Nucleic Acids Research, Vol 26, Issue 18 4214-4221, Copyright © 1998 by Oxford University Press
J Tang and RR Breaker
We report the structural basis for the modulation of an ATP-sensitive
ribozyme that was engineered by modular rational design. This allosteric
ribozyme is composed of two independently functioning domains, one a
receptor for ATP and the other a self-cleaving ribozyme. When fused in the
appropriate fashion, the conjoined aptamer-ribozyme construct functions as
an allosteric ribozyme that is inhibited in the presence of ATP. The
aptamer domain remains conformationally heterogeneous in the absence of
ATP, but folds into a distinct structure upon ligand binding.
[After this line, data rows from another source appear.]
`config.mk`:
```
export PLATFORM = sky130hd
export DESIGN_NAME = adc_correction
export DESIGN_NICKNAME = d
export VERILOG_FILES = /design/src/common/adc_correction_pkg.sv /design/src/logic/adc_correction.sv
export SDC_FILE = /design/constraint.sdc
export NUM_CORES = 1
export LEC_CHECK = 0
export BUFFER_PORTS_ARGS = -buffer_cell sky130_fd_sc_hd__buf_2
export CELL_PAD_IN_SITES_DETAIL_PLACEMENT = 1
export CELL_PAD_IN_SITES_GLOBAL_PLACEMENT = 2
export CORE_MARGIN = 10
export CORE_UTILIZATION = 26
export DETAILED_ROUTE_END_ITERATION = 12
export PLACE_DENSITY = 0.62
export SETUP_SLACK_MARGIN = 0.5
export SLEW_MARGIN = 0
export SYNTH_ARGS = -nofsm -noshare
export SYNTH_HDL_FRONTEND = slang
export SYNTH_SLANG_ARGS = --single-unit
```
`constraint.sdc`:
```
create_clock -name I_CLOCK -period 2.4 [get_ports I_CLOCK]
set_input_delay 0.24 -clock I_CLOCK [delete_from_list [all_inputs] [get_ports I_CLOCK]]
set_output_delay 0.24 -clock I_CLOCK [all_outputs]
set_load 0.005 [all_outputs]
```
`src/common/adc_correction_pkg.sv`:
```
package adc_correction_pkg;
	localparam int STAGE_COUNT = 8;
	localparam int WORD_BITS = 2;
	localparam int RESULT_BITS = 10;
	localparam int VECTOR_BITS = (STAGE_COUNT + 1) * WORD_BITS;
	localparam int SUM_BITS = RESULT_BITS + 1;
	localparam int ALIGN_DEPTH = STAGE_COUNT / 2;
	localparam int FIFO_WIDTH = RESULT_BITS;
	localparam int FIFO_DEPTH = 16;
	localparam int LATENCY_CYCLES = 7;
	localparam int WARMUP_CYCLES = 20;
	localparam int CLOCK_PERIOD_NS = 25;
	localparam logic [RESULT_BITS-1:0] RESULT_RESET = 10'h000;
	localparam logic [RESULT_BITS-1:0] RESULT_MAX = 10'h3ff;
	localparam logic [RESULT_BITS-1:0] MSB_FLIP = 10'h200;
	localparam logic [WORD_BITS-1:0] WORD_RESET = 2'h0;
	typedef enum logic [1:0] {
		PHASE_IDLE,
		PHASE_SAMPLE,
		PHASE_AMPLIFY
	} phase_type;
endpackage : adc_correction_pkg

```
`src/logic/adc_correction.sv`:
```
module adc_result_fifo #(
	parameter int WIDTH = 10,
	parameter int DEPTH = 16
) (
	input wire logic i_clock,
	input wire logic i_reset,
	input wire logic i_push_valid,
	output logic o_push_ready,
	input wire logic [WIDTH-1:0] i_push_data,
	output logic o_pop_valid,
	input wire logic i_pop_ready,
	output logic [WIDTH-1:0] o_pop_data
);
	localparam int AW = $clog2(DEPTH);
	logic [WIDTH-1:0] mem [DEPTH];
	logic [WIDTH-1:0] next_mem [DEPTH];
	logic [AW:0] wr_ptr;
	logic [AW:0] rd_ptr;
	logic [AW:0] next_wr_ptr;
	logic [AW:0] next_rd_ptr;
	logic full;
	logic empty;
	logic push;
	logic pop;

	// Full when the indexes meet but the wrap bits differ
	always_comb begin
		full = (wr_ptr[AW] != rd_ptr[AW]) && (wr_ptr[AW-1:0] == rd_ptr[AW-1:0]);
		empty = (wr_ptr == rd_ptr);
		o_push_ready = !full;
		o_pop_valid = !empty;
		o_pop_data = mem[rd_ptr[AW-1:0]];
		push = i_push_valid && !full;
		pop = i_pop_ready && !empty;
	end

	always_comb begin
		next_mem = mem;
		next_wr_ptr = wr_ptr;
		next_rd_ptr = rd_ptr;
		if (push) begin
			next_mem[wr_ptr[AW-1:0]] = i_push_data;
			next_wr_ptr = wr_ptr + 1'b1;
		end
		if (pop) begin
			next_rd_ptr = rd_ptr + 1'b1;
		end
	end

	// Storage left unreset; only pointers carry control meaning
	always_ff @(posedge i_clock) begin
		mem <= next_mem;
		if (i_reset) begin
			wr_ptr <= '0;
			rd_ptr <= '0;
		end else begin
			wr_ptr <= next_wr_ptr;
			rd_ptr <= next_rd_ptr;
		end
	end
endmodule : adc_result_fifo

module adc_correction
	import adc_correction_pkg::*;
#(
	parameter int FIFO_ENTRIES = FIFO_DEPTH
) (
	input wire logic I_CLOCK,
	input wire logic I_RESET,
	input wire logic [STAGE_COUNT*WORD_BITS-1:0] I_STAGE_WORDS,
	input wire logic [WORD_BITS-1:0] I_FLASH_WORD,
	input wire logic I_OUTPUT_FORMAT_SELECT,
	input wire logic I_CAPTURE_HOLD,
	output logic [RESULT_BITS-1:0] O_RESULT,
	output logic O_RESULT_VALID,
	output logic O_BUFFER_READY,
	output logic O_PHASE_ONE,
	output logic O_PHASE_TWO,
	output logic [STAGE_COUNT-1:0] O_STAGE_SAMPLE
);
	// Pin synchronisers; both pins are levels, so the two-cycle lag loses nothing
	logic fmt_meta;
	logic fmt_sync;
	logic hold_meta;
	logic hold_sync;
	logic next_fmt_meta;
	logic next_fmt_sync;
	logic next_hold_meta;
	logic next_hold_sync;

	always_comb begin
		next_fmt_meta = I_OUTPUT_FORMAT_SELECT;
		next_fmt_sync = fmt_meta;
		next_hold_meta = I_CAPTURE_HOLD;
		next_hold_sync = hold_meta;
	end

	always_ff @(posedge I_CLOCK) begin
		if (I_RESET) begin
			fmt_meta <= 1'b0;
			fmt_sync <= 1'b0;
			hold_meta <= 1'b0;
			hold_sync <= 1'b0;
		end else begin
			fmt_meta <= next_fmt_meta;
			fmt_sync <= next_fmt_sync;
			hold_meta <= next_hold_meta;
			hold_sync <= next_hold_sync;
		end
	end

	// Two-phase sampling clock; idle state keeps both phases low
	phase_type phase;
	phase_type next_phase;
	logic next_phase_one;
	logic next_phase_two;
	logic [STAGE_COUNT-1:0] next_stage_sample;

	always_comb begin
		case (phase)
			PHASE_IDLE: begin
				next_phase = PHASE_SAMPLE;
			end
			PHASE_SAMPLE: begin
				next_phase = PHASE_AMPLIFY;
			end
			PHASE_AMPLIFY: begin
				next_phase = PHASE_SAMPLE;
			end
			default: begin
				next_phase = PHASE_IDLE;
			end
		endcase
		// Decoded from the next state so both phases leave flip-flops together
		next_phase_one = (next_phase == PHASE_SAMPLE);
		next_phase_two = (next_phase == PHASE_AMPLIFY);
		// Even stages sample while odd stages amplify
		for (int m = 0; m < STAGE_COUNT; m++) begin
			next_stage_sample[m] = (m % 2 == 0) ? next_phase_one : next_phase_two;
		end
	end

	always_ff @(posedge I_CLOCK) begin
		if (I_RESET) begin
			phase <= PHASE_IDLE;
			O_PHASE_ONE <= 1'b0;
			O_PHASE_TWO <= 1'b0;
			O_STAGE_SAMPLE <= '0;
		end else begin
			phase <= next_phase;
			O_PHASE_ONE <= next_phase_one;
			O_PHASE_TWO <= next_phase_two;
			O_STAGE_SAMPLE <= next_stage_sample;
		end
	end

	// Stage m word arrives m/2 cycles after its sample, flash word after four
	logic [VECTOR_BITS-1:0] aligned;
	assign aligned[WORD_BITS-1:0] = I_FLASH_WORD;

	genvar g;
	generate
		for (g = 0; g < STAGE_COUNT; g++) begin : g_delay
			localparam int D = ALIGN_DEPTH - g / 2;
			logic [WORD_BITS-1:0] taps [D];
			logic [WORD_BITS-1:0] next_taps [D];
			always_comb begin
				next_taps[0] = I_STAGE_WORDS[g*WORD_BITS +: WORD_BITS];
				for (int k = 1; k < D; k++) begin
					next_taps[k] = taps[k-1];
				end
			end
			always_ff @(posedge I_CLOCK) begin
				for (int k = 0; k < D; k++) begin
					taps[k] <= I_RESET ? WORD_RESET : next_taps[k];
				end
			end
			// Stage 0 lands in the top word of the vector
			assign aligned[(STAGE_COUNT-g)*WORD_BITS +: WORD_BITS] = taps[D-1];
		end
	endgenerate

	// Overlapped addition: each word weighs twice the next, so the extra bit absorbs errors
	logic [SUM_BITS-1:0] sum;
	logic [RESULT_BITS-1:0] corrected;

	always_comb begin
		sum = '0;
		for (int m = 0; m <= STAGE_COUNT; m++) begin
			sum = SUM_BITS'(sum + (SUM_BITS'(aligned[(STAGE_COUNT-m)*WORD_BITS +: WORD_BITS])
				<< (STAGE_COUNT - m)));
		end
		// Saturate at full scale rather than wrap on an over-range code
		corrected = sum[SUM_BITS-1] ? RESULT_MAX : sum[RESULT_BITS-1:0];
	end

	// Fill tracker: the vector is whole once the deepest delay has filled
	logic [ALIGN_DEPTH-1:0] fill;
	logic [ALIGN_DEPTH-1:0] next_fill;

	always_comb begin
		next_fill = {fill[ALIGN_DEPTH-2:0], 1'b1};
	end

	always_ff @(posedge I_CLOCK) begin
		if (I_RESET) begin
			fill <= '0;
		end else begin
			fill <= next_fill;
		end
	end

	// Buffer between correction and the output registers
	logic push_ready;
	logic pop_valid;
	logic [RESULT_BITS-1:0] pop_data;
	logic pop_ready;

	// Hold from the capture side stalls draining; data lost only once full
	assign pop_ready = !hold_sync;

	adc_result_fifo #(
		.WIDTH(FIFO_WIDTH),
		.DEPTH(FIFO_ENTRIES)
	) u_fifo (
		.i_clock(I_CLOCK),
		.i_reset(I_RESET),
		.i_push_valid(fill[ALIGN_DEPTH-1]),
		.o_push_ready(push_ready),
		.i_push_data(corrected),
		.o_pop_valid(pop_valid),
		.i_pop_ready(pop_ready),
		.o_pop_data(pop_data)
	);

	// Double-buffered output
	logic [RESULT_BITS-1:0] stage_one;
	logic stage_one_valid;
	logic [RESULT_BITS-1:0] next_stage_one;
	logic next_stage_one_valid;
	logic [RESULT_BITS-1:0] next_result;
	logic next_result_valid;
	logic [RESULT_BITS-1:0] formatted;
	logic next_buffer_ready;

	// Format applied on leaving the buffer, so a pin change reaches only later words
	always_comb begin
		formatted = pop_data;
		if (fmt_sync) begin
			formatted = pop_data ^ MSB_FLIP;
		end
		next_buffer_ready = push_ready;
		next_stage_one = stage_one;
		next_stage_one_valid = stage_one_valid;
		next_result = O_RESULT;
		next_result_valid = O_RESULT_VALID;
		// Both output registers freeze together while held
		if (pop_ready) begin
			next_stage_one = formatted;
			next_stage_one_valid = pop_valid;
			next_result = stage_one;
			next_result_valid = stage_one_valid;
		end
	end

	always_ff @(posedge I_CLOCK) begin
		if (I_RESET) begin
			stage_one <= RESULT_RESET;
			stage_one_valid <= 1'b0;
			O_RESULT <= RESULT_RESET;
			O_RESULT_VALID <= 1'b0;
			O_BUFFER_READY <= 1'b0;
		end else begin
			stage_one <= next_stage_one;
			stage_one_valid <= next_stage_one_valid;
			O_RESULT <= next_result;
			O_RESULT_VALID <= next_result_valid;
			O_BUFFER_READY <= next_buffer_ready;
		end
	end
endmodule : adc_correction
```
# [Word level (Yosys, flattened, before mapping)]
# Memories as Yosys holds them, arrays and structs flattened.
# Index checks and enable logic that the tools add are counted.
[word_totals] regBits=213 mem_bits_rw=40 elab_cells=103 output_inout_bits=22 mem_count=8 input_bits=22
[mem_list] memory="g_delay[0].taps" depth=4 width=2 rd=4 rd_ports_with_merged_regs=0 wr=4 line_no="adc_correction.sv:165" rtl="logic [WORD_BITS-1:0] taps [D];"
[mem_list] memory="g_delay[1].taps" depth=4 width=2 rd=4 rd_ports_with_merged_regs=0 wr=4 line_no="adc_correction.sv:165"
[mem_list] memory="g_delay[2].taps" depth=3 width=2 rd=3 rd_ports_with_merged_regs=0 wr=3 line_no="adc_correction.sv:165"
[mem_list] memory="g_delay[3].taps" depth=3 width=2 rd=3 rd_ports_with_merged_regs=0 wr=3 line_no="adc_correction.sv:165"
[mem_list] memory="g_delay[4].taps" depth=2 width=2 rd=2 rd_ports_with_merged_regs=0 wr=2 line_no="adc_correction.sv:165"
[mem_list] memory="g_delay[5].taps" depth=2 width=2 rd=2 rd_ports_with_merged_regs=0 wr=2 line_no="adc_correction.sv:165"
[mem_list] memory="+2 memories"
[op_classes] n_lt_le_gt_ge=3 bitwise_logic=3 eq_ne=7 n_reduce_logical=9 n_addsub=10 muxes=30
[op_table] op="$bwmux W160" n=1
[op_table] op="$mux W10" n=5
[op_table] op="$bmux W10 S4" n=1
[op_table] op="$demux W10 S4" n=1
[op_table] op="$mux W2" n=20
[op_table] op="$add A10 B9 Y11" n=1
[op_table] op="$add A11 B2 Y11" n=1
[op_table] op="$add A11 B3 Y11" n=1
[op_table] op="$add A11 B4 Y11" n=1
[op_table] op="$add A11 B5 Y11" n=1
[op_table] op="$add A11 B6 Y11" n=1
[op_table] op="$add A11 B7 Y11" n=1
[op_table] op="$add A11 B8 Y11" n=1
[op_table] op="$add A5 B1 Y5 const B" n=2
[op_table] op="$ge A5 B5 Y1 const B" n=2
[op_table] op="$not A4 Y5" n=2
[op_table] op="$eq A5 B5 Y1" n=1
[op_table] op="$lt A5 B1 Y1 const B" n=1
[op_table] op="$eq A2 B1 Y1 const B" n=2
[op_table] op="$eq A2 B2 Y1 const B" n=2
[op_table] op="$eq A4 B4 Y1" n=1
[op_table] op="$logic_and A1 B1 Y1" n=4
[op_table] op="$pmux W2 S2" n=1
[op_table] op="$logic_not A1 Y1" n=3
[op_table] op="other kinds (5)" n=5

# [Longest topological paths before layout]
# Gate-level depths: netlist of run 1.
# An unclocked memory read counts as a cell.
[depth] depth_word=11 ltp_mapped=8 depth_no_buf=8

# [Cells and area by module]
# From an unflattened synthesis of run 1, not the netlist that was laid out.
[unflattened] hier_cells=565 hier_area_um2=9570.4
[modules_own_cells] module="adc_result_fifo" seq_area_each_um2=5004.8 cells_per_inst=319 instances=1 area_per_inst_um2=6951.7
[modules_own_cells] module="adc_correction" seq_area_each_um2=1481.4 cells_per_inst=246 instances=1 area_per_inst_um2=2618.8

# [Worst setup path before layout of run 1]
# No wires, ideal clock.
[synth_path] path_kind="register to register" from="memory g_delay[7].taps[0][1]" to="register u_fifo.mem[108] (netlist name) (data pin)" arrival_ns=2.034 setup_time_ns=0.297 period_less_slack_ns=2.331 required_ns=2.103 n_path_buf=0 path_slack_ns=0.069 path_stages_with_launch=7 cell_sequence="dfxtp_1 -> ha_1 -> a211oi_1 -> o21ai_1 -> a31oi_2 -> xnor2_1 -> a2bb2oi_1"
[synth_via] elab_chain_cells=5
[synth_rtl] element="from (decl)" line_no="adc_correction.sv:165"
[synth_rtl] element="$mem_v2 Z1 W2"
[synth_rtl] element="$add A11 B3 Y11" line_no="adc_correction.sv:190" rtl="sum = SUM_BITS'(sum + (SUM_BITS'(aligned[(STAGE_COUNT-m)*WORD_BITS +: WORD_BITS])"
[synth_rtl] element="$add A11 B2 Y11" line_no="adc_correction.sv:190"
[synth_rtl] element="$mux W10" line_no="adc_correction.sv:194" rtl="corrected = sum[SUM_BITS-1] ? RESULT_MAX : sum[RESULT_BITS-1:0];"
[synth_rtl] element="named net corrected[8]" line_no="adc_correction.sv:185" rtl="logic [RESULT_BITS-1:0] corrected;"
[synth_rtl] element="$bwmux W160" line_no="adc_correction.sv:42" rtl="next_mem[wr_ptr[AW-1:0]] = i_push_data;"
[synth_rtl] element="to (signal assigned)" line_no="adc_correction.sv:52" rtl="mem <= next_mem;"
[synth_rtl] element="to (decl)" line_no="adc_correction.sv:15" rtl="logic [WIDTH-1:0] mem [DEPTH];"
# The timed path passes the listed nets, and every way through them passes these cells.
# A chain may end at the register's enable or synchronous reset.

# [Worst setup path in the final report of run 1]
[layout_path] from="memory g_delay[7].taps[0][0]" to="register u_fifo.mem[39] (netlist name) (data pin)"
# The elaborated chain is that of the path after synthesis.

==> results of run 1 <==
## layout make-up
cell class              instances  area, sq um  area share
well taps                     461        576.8     0.04588
multi-input cells             295         3347      0.2662
clock inverters                14        115.1    0.009155
inverters                       8        30.03    0.002388
clock buffers                  35        729.5     0.05802
repair buffers                129         1275      0.1014
flip-flops and latches        244         6500      0.5170
## sequential cells by signal (all words and copies together) (netlist names), 2 cells and up
name,count
O_STAGE_SAMPLE,2
u_fifo.rd_ptr,5
O_RESULT,10
u_fifo.mem,160
stage_one,10
fill,4
u_fifo.wr_ptr,5
g_delay.taps,40
## timing repair
| action | CTS | global route |
|---|---|---|
| buffers inserted | 20 | 13 |
| hold endpoints to repair | 19 | 0 |
| cloned | 10 | 19 |
| pin swaps | 22 | 13 |
| setup endpoints to repair | 319 | 332 |
| hold buffers | 19 | 0 |
| gates resized for setup | 57 | 49 |
## power by group through the flow
stage / registers, mW / logic, mW / clock network, mW
finish: 4.67 / 1.72 / 3.88
detailed placement: 4.75 / 1.16 / 0
global route: 4.68 / 1.86 / 4.17
global placement: 4.74 / 1.13 / 0
CTS: 4.67 / 1.59 / 3.98
floorplan: 4.72 / 0.987 / 0
## layout by cell type (no fill, tap or decap), drive strengths merged, types with 3 or more instances in the layout
master,n
a21oi,7
nor2,29
xnor2,9
nand2b,7
a22o,9
dfxtp,84
xor2,7
dlygate4sd3,19
clkinv,13
mux4,40
nor3,3
edfxtp,160
nand2,19
o21ai,11
inv,8
o22ai,9
a211oi,6
clkbuf,39
ha,13
mux2i,16
nor2b,53
and3,24
a221oi,9
buf,106
## path summary, 6_finish.rpt
kind	from	end	slack [ns]	cells past startpoint
worst min-delay path	I_FLASH_WORD[0]	u_fifo.mem[50]$_DFFE_PP_	0.14	2
worst max-delay path	g_delay[7].taps[0][0]$_SDFF_PP0_	u_fifo.mem[39]$_DFFE_PP_	0.23	9
worst min register to register	phase[0]$_SDFF_PP0_	O_STAGE_SAMPLE[6]$_SDFF_PP0_	0.43	1
worst max register to register	g_delay[7].taps[0][0]$_SDFF_PP0_	u_fifo.mem[39]$_DFFE_PP_	0.23	9
## synth_stat cells, types with 2 or more instances
library cell  number
nand2_1           16
a21oi_1            7
dfxtp_1           84
nand4_1            2
buf_6              3
a211oi_1           6
mux2i_1           16
edfxtp_1         160
buf_2              5
o22ai_1            9
nor2_1            29
o21a_1             2
nor2b_1           53
mux4_2            26
and3_1            14
buf_4             12
o21ai_0            2
nor3_1             3
a221oi_2           9
inv_1              8
mux2_1             2
nand3_1            2
buf_12             2
o21ai_1            6
and2_1             2
ha_1              13
nand2b_1           5
buf_1              3
clkbuf_1          11
mux4_1            14
xnor2_1            9
a22o_1             9
xor2_1             7
## logic make-up (layout without fill, tap and decap cells)
| family | count (synthesis) | count (layout) | synth area share |
|---|---|---|---|
| flip-flops | 244 | 244 | 0.6876 |
| AND/OR/NAND/NOR | 130 | 145 | 0.07534 |
| AO/OA/AOI/OAI | 58 | 62 | 0.05226 |
| multiplexers | 58 | 58 | 0.1204 |
| buffers and inverters | 46 | 186 | 0.03011 |
| XOR/XNOR | 16 | 16 | 0.01486 |
| adder cells (fa/ha/maj) | 14 | 14 | 0.01937 |
## through the flow
step | cell area (sq um) | hold WS (ns)
finish | 12570 | 0.1408
global route | 12570 | 0.1319
CTS | 12030 | 0.1350
detailed placement | 10330 | 0.4255
global placement | 10330 | 0.4179
floorplan | 9589 | 0.3680
## layer usage
layer  share of wire  up-vias
li1                -     2467
met3           0.066       38
met4           0.028        0
met1            0.40     2680
met2            0.51      153
met5               0        -
## worst reg2reg max path, cell delays in order (launching register included)
cell,delay [ns]
dfxtp_2,0.34
ha_4,0.14
inv_2,0.04
fa_2,0.34
nand2b_4,0.16
a21oi_4,0.14
o31a_1,0.19
nand4_1,0.11
buf_4,0.19
a31o_4,0.27
==> reports/results.ini, run 1 <==
[logic_synthesis]
synth_edf_count = 160
yosys-top-cells-area = edfxtp_1, dfxtp_1, mux4_2
synthFlopType = edfxtp_1
async_reset_ff_frac = 0
ys_ff_latch = 244
synth_cell_types = 48
synth_top_area_frac = 0.5094
syn_area_sq_um = 9433
netlist_instances = 566
yosysSeqAreaShare = 0.6876
ys_warn_count = 0
syn_area_per_cell_sq_um = 16.67
syn_nets = 602
netlist.top_cell.by_area = edfxtp_1

[final_layout]
drive_above_1_share = 0.3710
area_growth_syn_to_layout_pct = 33.29
instances_no_fill = 1186
fin_util = 0.3526
fillers = 3604
fin_nets = 741
diodes = 0

[drt]
first_pass_iters = 4
drtIter0Drc = 306
viasPerCell = 4.501
avgRoutedWirePerCell_um = 20.71
route.detailed.drc = 0
wirelength_mm = 24.56
vias = 5338
ant_nets = 0

[power]
p_switching_mw = 2.433
p_leak_nw = 4.474
p_int_mw = 7.840
p_clk_frac = 0.377
power_mw = 10.27
p_sw_frac = 0.2368
ir_drop_uv = 482.4
p_seq_frac = 0.455
power_frac_comb = 0.168
power_density_nw_per_um2 = 817.0

[global_route]
met3_usage = 0.01884
grt_max_degree = 41
gr-usage-met2 = 0.1818
grt_util_met1 = 0.1160
grt_most_used_layer = met2
grt_pass1_wl_mm = 33.51
grt_pass1_vias = 5568
grt_use_total = 0.09856
overflow = 0
grt_antenna_before_repair = 0

[placement]
place.gp.congestion = 0.6715
place_hpwl_mm = 12.91
place.port_buffers = 43
preCtsSetupSlack_ns = 0.05775
place_inst = 1056

[timing]
rsz0062_at_grt = true
slew_headroom = 0.5376
clock.fmax_mhz = 460.6
finalCritPeriodShare = 0.9046
final.setup.worst_slack_ns = 0.2291
final.min_clock_period_ns = 2.171
timing.final.max_slew_violations = 0
finalHoldViolCount = 0
finalSetupTns_ns = 0
skew_ns = 0.01304
tightestPinTransition_ns = 0.6922
setup_violations = 0

[clock_network]
clockBufferDepth = 3
cts_made_buffers = 27
cts.reportedPaths.clkPinSlew_ns = 0.06
cts_max_level = 1
clockRootBuffer = clkbuf_16
insertion_delay_ns = 0.52
cts.sinks = 244
cts_tree = yes

[floorplanning]
core_area_sq_um = 35660
pin_count = 44
start_util = 0.2646
dieHeight_um = 210.5
die_w_um = 210.5
design.die.area_sq_um = 44300
fp-row-count = 69

[worst_setup_path]
critPathMaxFanout = 8
cp_cell_sequence = ha_4 > inv_2 > fa_2 > nand2b_4 > a21oi_4 > o31a_1 > nand4_1 > buf_4 > a31o_4
cp_slowest_cell = dfxtp_2
critical_path_buf_inv_count = 2
start_kind = flip-flop
critPathMaxStageDelay_ns = 0.34
arrival_ns = 2.43
worstPathRequired_ns = 2.66
cp_top_family = compound AO/OA/AOI/OAI gates
worstSetupPathType = flip-flop to flip-flop
end_kind = flip-flop

[min_path]
min_path_type = input port to flip-flop

[status]
status = complete, no violations

[run]
maxCapViolCount = 0

No activity file was read; power rests on OpenSTA's default activity.
==> inputs of run 2 (changes only) <==
--- a/config.mk
+++ b/config.mk
@@ -11,7 +11,8 @@
 export CORE_MARGIN = 10
 export CORE_UTILIZATION = 26
 export DETAILED_ROUTE_END_ITERATION = 12
-export PLACE_DENSITY = 0.62
+export HOLD_SLACK_MARGIN = 0.15
+export PLACE_DENSITY = 0.61
 export SETUP_SLACK_MARGIN = 0.5
 export SLEW_MARGIN = 0
 export SYNTH_ARGS = -nofsm -noshare
==> constraint.sdc (replaced) <==
create_clock -name I_CLOCK -period 2 [get_ports I_CLOCK]
set_input_delay 0.2 -clock I_CLOCK [delete_from_list [all_inputs] [get_ports I_CLOCK]]
set_output_delay 0.2 -clock I_CLOCK [all_outputs]
set_load 0.005 [all_outputs]
==> run 2 against run 1 <==
Net effect:
- the run now ends with negative setup slack left
- clock-buffer cell count shrank 4
- clock skew shrank 0.0065 ns
- combinational power grew 26%
- first-iteration DRC count grew 9.5%
- flip-flop and latch count is the same
- sequential share of layout area shrank 0.57 points
- register-to-register slack lost 0.42 ns
- critical path depth shrank 1
- non-clock buffer count grew 9
- critical endpoint is now u_fifo.mem[129]$_DFFE_PP_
This
ATP-induced conformational change causes a reduction in catalytic activity
of the adjacent ribozyme domain due to steric interference between the
aptamer and ribozyme tertiary structures. This mechanism for structural and
functional modulation of nucleic acids is one of several possible
mechanisms by which the function of ribozymes could be specifically
controlled by small effector molecules.
ARTICLES
Mechanism for allosteric inhibition of an ATP-sensitive ribozyme
Department of Molecular, Cellular and Developmental Biology, Yale University, New Haven, CT 06520-8103, USA.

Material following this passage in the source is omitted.